Well another day from hell at the uro. office. Ya know i should have realized from the first visit who I was dealing with and not given him a second chance but I had a lot of ?'s and he asked me to come in. My first visit consisted of him doing a procedure and then telling me I had IC he gave me all negative feedback and no hope....so leaving that first visit left me with a lot of ?"S
I took this am off from work to go in and do you know what his first words were......well beside how was I, I returned the ? to ask him how he was doing and he said stressed! I said stressed? He said yeah stressed Im stressed....he went on to tell me how he broke out with singles lastnight.....boo hooo I thought are we gonna talk about your prob or mine!!!! at least shingles is treatable.....but the nice reserved person i am said oh im sorry that can be painful. I work for Kaiser in adult med and so we had been emailing eachother back and forth a few times reguarding my ? but then he said it would be better to come in since i had so many and i agreed. I had sent him some info i found on the net via inter-office mail hoping that maybe him and i could start working together to figure this thing out. Boy was I wrong What a jerk....he went on to talk about something i had no clue as to why he was even talking about this matter i waited patiently until he was done and said ok here ive done all this research, ive gotton on the ic diet ive tried prelief and benadryl, and read these books and kept a voiding diary and good log i went on to ask him some ?s and all he kept telling me was you keep thinking im the expert and im not we know nothing about this illness and you have to be the expert he was very non sympathetic and i asked him why do you in the future want a biopsy and he said to confirm ic diag and to make sure no cancer i was like then what are you waiting for? he said he doesn't like the hydrodistension (sp) because it just makes matters worse not better but that he would do it anyway if i wanted to try. he said that he doesnt know if ic can cause cancer, and said the biopsy would put me out for a week and out of work that it is very painful. Well I wont bore you with the rest but he wants to do the biospy in oct with the hydro too....today im getting a new uro!!!!!!!!!!

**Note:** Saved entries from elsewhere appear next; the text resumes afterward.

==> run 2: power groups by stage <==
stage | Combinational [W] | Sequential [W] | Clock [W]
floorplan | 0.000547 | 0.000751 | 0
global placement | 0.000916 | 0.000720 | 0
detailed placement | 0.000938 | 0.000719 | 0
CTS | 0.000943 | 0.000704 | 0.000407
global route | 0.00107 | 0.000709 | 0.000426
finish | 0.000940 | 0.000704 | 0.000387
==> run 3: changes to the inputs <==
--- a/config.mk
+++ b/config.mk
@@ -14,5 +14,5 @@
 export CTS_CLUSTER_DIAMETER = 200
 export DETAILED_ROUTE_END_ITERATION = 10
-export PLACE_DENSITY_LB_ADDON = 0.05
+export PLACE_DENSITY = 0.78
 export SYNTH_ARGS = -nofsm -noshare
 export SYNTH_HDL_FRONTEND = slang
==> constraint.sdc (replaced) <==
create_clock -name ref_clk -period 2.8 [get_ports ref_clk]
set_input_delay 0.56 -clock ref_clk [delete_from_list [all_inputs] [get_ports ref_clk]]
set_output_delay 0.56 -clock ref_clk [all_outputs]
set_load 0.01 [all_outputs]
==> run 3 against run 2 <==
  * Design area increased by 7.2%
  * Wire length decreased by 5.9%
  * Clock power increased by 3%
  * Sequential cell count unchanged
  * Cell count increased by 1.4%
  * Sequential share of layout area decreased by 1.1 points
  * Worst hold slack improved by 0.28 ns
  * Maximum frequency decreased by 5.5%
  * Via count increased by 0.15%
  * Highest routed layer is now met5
$ cat src/misc_instr_defs.svh
// Opcode, width and reset constants for the miscellaneous instruction decoder
`ifndef MISC_INSTR_DEFS_SVH
`define MISC_INSTR_DEFS_SVH

`define INSTR_W 10
`define ACC_W 4

`define OP_WRITE_LCD_CTRL1 10'h20a
`define OP_READ_LCD_CTRL1 10'h24a
`define OP_WRITE_LCD_CTRL2 10'h20b
`define OP_WRITE_CARRIER_SELECT 10'h2a8
`define OP_CARRIER_START 10'h298
`define OP_CARRIER_STOP 10'h299
`define OP_WRITE_CARRIER_OUT_CTRL 10'h2a9
`define OP_ARM_POWER_DOWN 10'h05b
`define OP_ENTER_CLOCK_RUN 10'h002
`define OP_ENTER_RAM_BACKUP 10'h008
`define OP_SKIP_IF_PD_FLAG 10'h003
`define OP_WATCHDOG_RESTART 10'h2a0
`define OP_READ_CLOCK_CTRL 10'h252
`define OP_WRITE_CLOCK_CTRL 10'h216
`define OP_READ_GP_CTRL2 10'h055
`define OP_WRITE_GP_CTRL2 10'h03e

`define RST_LCD_CTRL1 4'h0
`define RST_LCD_CTRL2 4'h0
`define RST_CARRIER_SELECT 4'h0
`define RST_CLOCK_CTRL 4'h0
`define RST_GP_CTRL2 4'h0

`endif

$ cat src/misc_instr_pkg.sv
// Types shared by the miscellaneous instruction decoder
`default_nettype none
package misc_instr_pkg;

    typedef enum logic [4:0] {
        OP_NONE = 5'h00,
        OP_WR_L1 = 5'h01,
        OP_RD_L1 = 5'h02,
        OP_WR_L2 = 5'h03,
        OP_WR_CSEL = 5'h04,
        OP_CSTART = 5'h05,
        OP_CSTOP = 5'h06,
        OP_WR_COUT = 5'h07,
        OP_ARM = 5'h08,
        OP_CLKRUN = 5'h09,
        OP_RAMBK = 5'h0a,
        OP_SKIPPD = 5'h0b,
        OP_WDRST = 5'h0c,
        OP_RD_MR = 5'h0d,
        OP_WR_MR = 5'h0e,
        OP_RD_V2 = 5'h0f,
        OP_WR_V2 = 5'h10
    } misc_op_t;

    typedef enum logic [1:0] {
        PWR_RUN = 2'b00,
        PWR_CLOCK_RUN = 2'b01,
        PWR_RAM_BACKUP = 2'b10
    } pwr_state_t;

    typedef struct packed {
        logic [3:0] lcd_ctrl1;
        logic [3:0] lcd_ctrl2;
        logic [3:0] carrier_select;
        logic carrier_out_ctrl;
        logic carrier_run;
        logic [3:0] clock_ctrl;
        logic [3:0] gp_ctrl2;
    } periph_ctrl_t;

endpackage : misc_instr_pkg
`default_nettype wire

$ cat src/misc_op_decode.sv
// Full ten-bit opcode decoder for the miscellaneous instruction group
`timescale 1ns/1ps
`default_nettype none
`include "misc_instr_defs.svh"

module misc_op_decode
    import misc_instr_pkg::*;
(
    input wire logic [`INSTR_W-1:0] instr, // Instruction word
    output misc_op_t op // Decoded operation
);

    always_comb begin
        case (instr)
            `OP_WRITE_LCD_CTRL1: op = OP_WR_L1;
            `OP_READ_LCD_CTRL1: op = OP_RD_L1;
            `OP_WRITE_LCD_CTRL2: op = OP_WR_L2;
            `OP_WRITE_CARRIER_SELECT: op = OP_WR_CSEL;
            `OP_CARRIER_START: op = OP_CSTART;
            `OP_CARRIER_STOP: op = OP_CSTOP;
            `OP_WRITE_CARRIER_OUT_CTRL: op = OP_WR_COUT;
            `OP_ARM_POWER_DOWN: op = OP_ARM;
            `OP_ENTER_CLOCK_RUN: op = OP_CLKRUN;
            `OP_ENTER_RAM_BACKUP: op = OP_RAMBK;
            `OP_SKIP_IF_PD_FLAG: op = OP_SKIPPD;
            `OP_WATCHDOG_RESTART: op = OP_WDRST;
            `OP_READ_CLOCK_CTRL: op = OP_RD_MR;
            `OP_WRITE_CLOCK_CTRL: op = OP_WR_MR;
            `OP_READ_GP_CTRL2: op = OP_RD_V2;
            `OP_WRITE_GP_CTRL2: op = OP_WR_V2;
            default: op = OP_NONE;
        endcase
    end

endmodule : misc_op_decode
`default_nettype wire

$ cat src/misc_instruction_decode.sv
// Decoder and executor for the miscellaneous single-cycle instruction group
`timescale 1ns/1ps
`default_nettype none
`include "misc_instr_defs.svh"

module misc_instruction_decode
    import misc_instr_pkg::*;
(
    input wire logic clk_sys, // Instruction clock
    input wire logic reset_n, // Asynchronous reset, active low
    input wire logic instr_valid, // Instruction executes this cycle
    input wire logic [`INSTR_W-1:0] instr, // Instruction word
    input wire logic [`ACC_W-1:0] acc, // Accumulator contents
    input wire logic powerdown_flag, // Power-down flag from power control
    output logic acc_load, // Accumulator takes acc_load_data this cycle
    output logic [`ACC_W-1:0] acc_load_data, // Value for the accumulator
    output logic skip_next, // Skip the next instruction
    output logic group_hit, // Instruction belongs to this group
    output logic watchdog_restart, // Pulse: start watchdog timer
    output logic watchdog_timeout_clr, // Pulse: clear watchdog timeout flag
    output logic watchdog_enable_set, // Pulse: set watchdog enable flag
    output periph_ctrl_t periph, // Peripheral control register contents
    output logic core_halt, // Core clock halted
    output logic subclk_run, // Sub-clock oscillator enable
    output logic lcd_run, // LCD logic enable
    output logic timer_lc_run, // Timer LC enable
    output logic timer2_run, // Timer 2 enable
    output logic main_osc_run // Main oscillator enable
);

    misc_op_t op;
    logic exec;
    logic armed_ff;
    pwr_state_t pwr_ff;
    logic [3:0] lcd_ctrl1_ff;
    logic [3:0] lcd_ctrl2_ff;
    logic [3:0] carrier_select_ff;
    logic carrier_out_ctrl_ff;
    logic carrier_run_ff;
    logic [3:0] clock_ctrl_ff;
    logic [3:0] gp_ctrl2_ff;
    logic [3:0] nxt_acc_data;
    logic nxt_acc_load;

    misc_op_decode u_decode (
        .instr(instr),
        .op(op)
    );

    // No instruction is taken while the core is halted
    assign exec = instr_valid && (pwr_ff == PWR_RUN);
    assign group_hit = exec && (op != OP_NONE);

    always_ff @(posedge clk_sys or negedge reset_n) begin
        if (!reset_n) begin
            lcd_ctrl1_ff <= `RST_LCD_CTRL1;
            lcd_ctrl2_ff <= `RST_LCD_CTRL2;
        end else if (exec) begin
            if (op == OP_WR_L1) begin
                lcd_ctrl1_ff <= acc;
            end
            if (op == OP_WR_L2) begin
                lcd_ctrl2_ff <= acc;
            end
        end
    end

    always_ff @(posedge clk_sys or negedge reset_n) begin
        if (!reset_n) begin
            carrier_select_ff <= `RST_CARRIER_SELECT;
            carrier_out_ctrl_ff <= 1'b0;
            carrier_run_ff <= 1'b0;
        end else if (exec) begin
            case (op)
                OP_WR_CSEL: carrier_select_ff <= acc;
                OP_CSTART: carrier_run_ff <= 1'b1;
                OP_CSTOP: carrier_run_ff <= 1'b0;
                OP_WR_COUT: carrier_out_ctrl_ff <= acc[0];
                default: ;
            endcase
        end
    end

    always_ff @(posedge clk_sys or negedge reset_n) begin
        if (!reset_n) begin
            clock_ctrl_ff <= `RST_CLOCK_CTRL;
            gp_ctrl2_ff <= `RST_GP_CTRL2;
        end else if (exec) begin
            if (op == OP_WR_MR) begin
                clock_ctrl_ff <= acc;
            end
            if (op == OP_WR_V2) begin
                gp_ctrl2_ff <= acc;
            end
        end
    end

    // Arming lasts exactly one executed instruction
    always_ff @(posedge clk_sys or negedge reset_n) begin
        if (!reset_n) begin
            armed_ff <= 1'b0;
        end else if (exec) begin
            armed_ff <= (op == OP_ARM);
        end
    end

    // Only reset leaves a power-down state; wake-up sources sit outside
    always_ff @(posedge clk_sys or negedge reset_n) begin
        if (!reset_n) begin
            pwr_ff <= PWR_RUN;
        end else if (exec && armed_ff) begin
            if (op == OP_CLKRUN) begin
                pwr_ff <= PWR_CLOCK_RUN;
            end else if (op == OP_RAMBK) begin
                pwr_ff <= PWR_RAM_BACKUP;
            end
        end
    end

    // Accumulator load for the three register read transfers
    always_comb begin
        nxt_acc_load = 1'b0;
        nxt_acc_data = 4'h0;
        if (exec) begin
            case (op)
                OP_RD_L1: begin
                    nxt_acc_load = 1'b1;
                    nxt_acc_data = lcd_ctrl1_ff;
                end
                OP_RD_MR: begin
                    nxt_acc_load = 1'b1;
                    nxt_acc_data = clock_ctrl_ff;
                end
                OP_RD_V2: begin
                    nxt_acc_load = 1'b1;
                    nxt_acc_data = gp_ctrl2_ff;
                end
                default: ;
            endcase
        end
    end

    assign acc_load = nxt_acc_load;
    assign acc_load_data = nxt_acc_data;

    // Flag is only read, never written back
    assign skip_next = exec && (op == OP_SKIPPD) && powerdown_flag;

    assign watchdog_restart = exec && (op == OP_WDRST);
    assign watchdog_timeout_clr = watchdog_restart;
    assign watchdog_enable_set = watchdog_restart;

    assign periph.lcd_ctrl1 = lcd_ctrl1_ff;
    assign periph.lcd_ctrl2 = lcd_ctrl2_ff;
    assign periph.carrier_select = carrier_select_ff;
    assign periph.carrier_out_ctrl = carrier_out_ctrl_ff;
    assign periph.carrier_run = carrier_run_ff;
    assign periph.clock_ctrl = clock_ctrl_ff;
    assign periph.gp_ctrl2 = gp_ctrl2_ff;

    assign core_halt = (pwr_ff != PWR_RUN);
    assign main_osc_run = (pwr_ff == PWR_RUN);
    assign subclk_run = (pwr_ff != PWR_RAM_BACKUP);
    assign lcd_run = (pwr_ff != PWR_RAM_BACKUP);
    assign timer_lc_run = (pwr_ff != PWR_RAM_BACKUP);
    assign timer2_run = (pwr_ff != PWR_RAM_BACKUP);

endmodule : misc_instruction_decode
`default_nettype wire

i do want to do both these procedures but not with a doc who is not compassionate and one who has hardly any pt with IC. he asked me if i had started taking elivil i was like no because you havent given it to me yet you said there wasn't anything i could take to help. and this doc is cheif over in uro go figure anyways im searching for a new one today. just needing to vent. does anyone not stick to the ic diet and how are you doing with that? and has anyone had biopsies? was it real painful? thanks guys for listening

Yes people have had biopsies....they are usually not very painful. Yes people have not sticked to the diet...infact some find they are opposite to the norm as to what hurts them. It is upsetting that a doctor says you need to be the expert.....I really think a doc should atleast say he is researching the disease.

I hope you get better luck with a doctor and find a treatment that helps you a lot.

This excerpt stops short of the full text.